Since the statute authorizing the Secretary to correct military records gives the Secretary a great deal of discretion, the arbitrary and capricious standard is even more difficult to meet than in other agency review cases. See Kreis v. Secretary of the Air Force, 866 F.2d at 1514 ("[i]t is simply more difficult to say that the Secretary has acted arbitrarily if he is authorized to act `when he considers it necessary to correct an error or remove an injustice' than it is if he is required to act whenever a court determines that certain objective conditions are met") (internal citations omitted); Daleandro v. Dalton, 948 F. Supp. 95, 97 (D.D.C. 1996) (same). Despite the considerable deference accorded to the military in this area, a plaintiff can establish that the Secretary's decision making process was flawed and in violation of the APA by showing (1) that the Secretary did not consider or respond to an argument made by plaintiff that is not "frivolous on its face," or (2) that the basis of the Secretary's decision is not supported by evidence anywhere in the record. See Frizelle v. Slater, 111 F.3d at 176-78.
2. Assistant Secretary Lister's Decision
The final decision at issue in this case is Assistant Secretary Lister's letter of February 2, 1996, in which she refused to vacate Dr. Mudd's conviction. The Court concludes that her decision was (1) arbitrary and capricious because Dr. Mudd raised a non-frivolous argument that the Board apparently accepted but Assistant Secretary Lister did not address at all; and (2) unsupported by substantial evidence in the record because Assistant Secretary Lister based her decision at least in part on the assumption that Dr. Mudd had alternative methods of challenging the jurisdiction of the Hunter Commission, an incorrect assumption not supported by the record.

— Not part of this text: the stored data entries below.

### config.mk
export PLATFORM = sky130hd
export DESIGN_NAME = qbs_seq
export DESIGN_NICKNAME = d
export VERILOG_FILES = /design/src/hw/rtl/qbs_pkg.sv /design/src/hw/rtl/qbs_seq.sv
export SDC_FILE = /design/constraint.sdc
export NUM_CORES = 1
export LEC_CHECK = 0
export BUFFER_PORTS_ARGS = -buffer_cell sky130_fd_sc_hd__buf_2
export CAP_MARGIN = 30
export CORE_MARGIN = 5
export CORE_UTILIZATION = 25
export CTS_CLUSTER_DIAMETER = 150
export DETAILED_ROUTE_END_ITERATION = 10
export MAX_ROUTING_LAYER = met4
export PLACE_DENSITY = 0.5
export SKIP_CTS_REPAIR_TIMING = 1
export SLEW_MARGIN = 0
export SYNTH_ARGS = -nofsm -noshare
export SYNTH_HDL_FRONTEND = slang
export SYNTH_SLANG_ARGS = --single-unit
### constraint.sdc
create_clock -name i_clk -period 15.09 [get_ports i_clk]
set_input_delay 3.018 -clock i_clk [delete_from_list [all_inputs] [get_ports i_clk]]
set_output_delay 3.018 -clock i_clk [all_outputs]
set_load 0.02 [all_outputs]
### src/hw/rtl/qbs_pkg.sv
`timescale 1ns / 1ps
// qbs_pkg: shared widths, constants and types for the quadratic bezier sampler
// no dependencies; imported by qbs_seq, qbs_lane and quadratic_bezier_sampler
package qbs_pkg;

    localparam int COORD_WIDTH  = 24;
    localparam int FRAC_BITS    = 16;
    localparam int MAX_SAMPLES  = 64;

    // t runs 0 .. 1.0 inclusive, so one integer bit above the fraction
    localparam int T_WIDTH      = FRAC_BITS + 1;
    localparam int IDX_WIDTH    = (MAX_SAMPLES > 2) ? $clog2(MAX_SAMPLES) : 1;
    localparam int CNT_WIDTH    = 7;
    localparam int CFG_IDX_W    = 2;
    localparam int CFG_DATA_W   = T_WIDTH;
    localparam int NUM_LANES    = 3;
    localparam int LANE_DEPTH   = 6;

    localparam logic [T_WIDTH-1:0] T_ONE = T_WIDTH'(1) << FRAC_BITS;

    typedef enum logic [CFG_IDX_W-1:0] {
        CFG_SAMPLE_COUNT = 2'd0,
        CFG_T_STEP       = 2'd1
    } t_cfg_idx;

    typedef logic signed [COORD_WIDTH-1:0] t_coord;

    // control points of one axis
    typedef struct packed {
        t_coord c0;
        t_coord c1;
        t_coord c2;
    } t_axis_pts;

    typedef t_axis_pts [NUM_LANES-1:0] t_curve;

    // sideband that travels beside the lane datapath
    typedef struct packed {
        logic                 valid;
        logic [IDX_WIDTH-1:0] index;
        logic                 last;
    } t_tag;

endpackage

### src/hw/rtl/qbs_seq.sv
`timescale 1ns / 1ps
// qbs_seq: input word buffer and per-sample sequencer (index, t, last flag)
// depends on qbs_pkg
module qbs_seq (
    input  logic                          i_clk,
    input  logic                          i_rst_n,
    input  logic                          i_in_valid,
    output logic                          o_in_stall,
    input  qbs_pkg::t_curve               i_curve,
    input  logic [qbs_pkg::CNT_WIDTH-1:0] i_sample_count,
    input  logic [qbs_pkg::T_WIDTH-1:0]   i_t_step,
    input  logic                          i_adv,
    output qbs_pkg::t_tag                 o_tag,
    output logic [qbs_pkg::T_WIDTH-1:0]   o_t,
    output qbs_pkg::t_curve               o_curve
);
    import qbs_pkg::*;

    logic                  r_pend_valid;
    t_curve                r_pend_curve;
    logic                  r_busy;
    logic [IDX_WIDTH-1:0]  r_k;
    logic [IDX_WIDTH-1:0]  r_n_last;
    logic [T_WIDTH-1:0]    r_step;
    logic [T_WIDTH-1:0]    r_acc;
    t_curve                r_curve;

    logic                  w_last;
    logic                  w_load;
    logic                  w_accept;
    logic [IDX_WIDTH-1:0]  w_n_last;
    logic [T_WIDTH:0]      w_sum;
    logic [T_WIDTH-1:0]    n_acc;

    assign w_last   = (r_k == r_n_last);
    assign w_load   = r_pend_valid && (!r_busy || (i_adv && w_last));
    assign w_accept = i_in_valid && !r_pend_valid;

    // clamp sample count into 2 .. MAX_SAMPLES, keep count minus one
    always_comb begin
        if (i_sample_count < CNT_WIDTH'(2)) begin
            w_n_last = IDX_WIDTH'(1);
        end else if (i_sample_count > CNT_WIDTH'(MAX_SAMPLES)) begin
            w_n_last = IDX_WIDTH'(MAX_SAMPLES - 1);
        end else begin
            w_n_last = IDX_WIDTH'(i_sample_count - CNT_WIDTH'(1));
        end
    end

    // t accumulates and saturates at 1.0
    assign w_sum = {1'b0, r_acc} + {1'b0, r_step};
    assign n_acc = (w_sum > {1'b0, T_ONE}) ? T_ONE : w_sum[T_WIDTH-1:0];

    always_ff @(posedge i_clk) begin
        if (!i_rst_n) begin
            r_pend_valid <= 1'b0;
            r_busy       <= 1'b0;
            r_k          <= '0;
            r_acc        <= '0;
        end else begin
            if (w_accept) begin
                r_pend_valid <= 1'b1;
            end else if (w_load) begin
                r_pend_valid <= 1'b0;
            end
            if (w_load) begin
                r_busy <= 1'b1;
                r_k    <= '0;
                r_acc  <= '0;
            end else if (i_adv && r_busy) begin
                if (w_last) begin
                    r_busy <= 1'b0;
                end else begin
                    r_k   <= r_k + IDX_WIDTH'(1);
                    r_acc <= n_acc;
                end
            end
        end
    end

    always_ff @(posedge i_clk) begin
        if (w_accept) begin
            r_pend_curve <= i_curve;
        end
        if (w_load) begin
            r_curve  <= r_pend_curve;
            r_n_last <= w_n_last;
            r_step   <= i_t_step;
        end
    end

    assign o_in_stall  = r_pend_valid;
    assign o_tag.valid = r_busy;
    assign o_tag.index = r_k;
    assign o_tag.last  = w_last;
    assign o_t         = w_last ? T_ONE : r_acc;
    assign o_curve     = r_curve;

endmodule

Dr. Mudd also argues that Assistant Secretary Lister improperly relied on memoranda prepared by Major Pamela Stahl (AR, Tab 26) and Brigadier General Harold Nelson (AR, Tab 25). Plaintiff's Motion at 38-40. While the statute requires the Secretary to "act through boards of civilians" when correcting military records, 10 U.S.C. § 1552(a), and the Secretary of the Army must independently consider the record and the recommendation of the ABCMR and may not rely exclusively on the recommendation of military officers, see Weiss v. United States, 187 Ct.Cl. 1, 408 F.2d 416, 421 (Cl.Ct. 1969), the Secretary is not completely precluded from obtaining advice from a military officer. See Crager v. United States, 25 Cl.Ct. 400, 409 (Cl.Ct. 1992). It does not appear that Assistant Secretary Lister improperly relied on either Major Stahl or Brigadier General Nelson. Her decision does not adopt wholesale the reasoning of either.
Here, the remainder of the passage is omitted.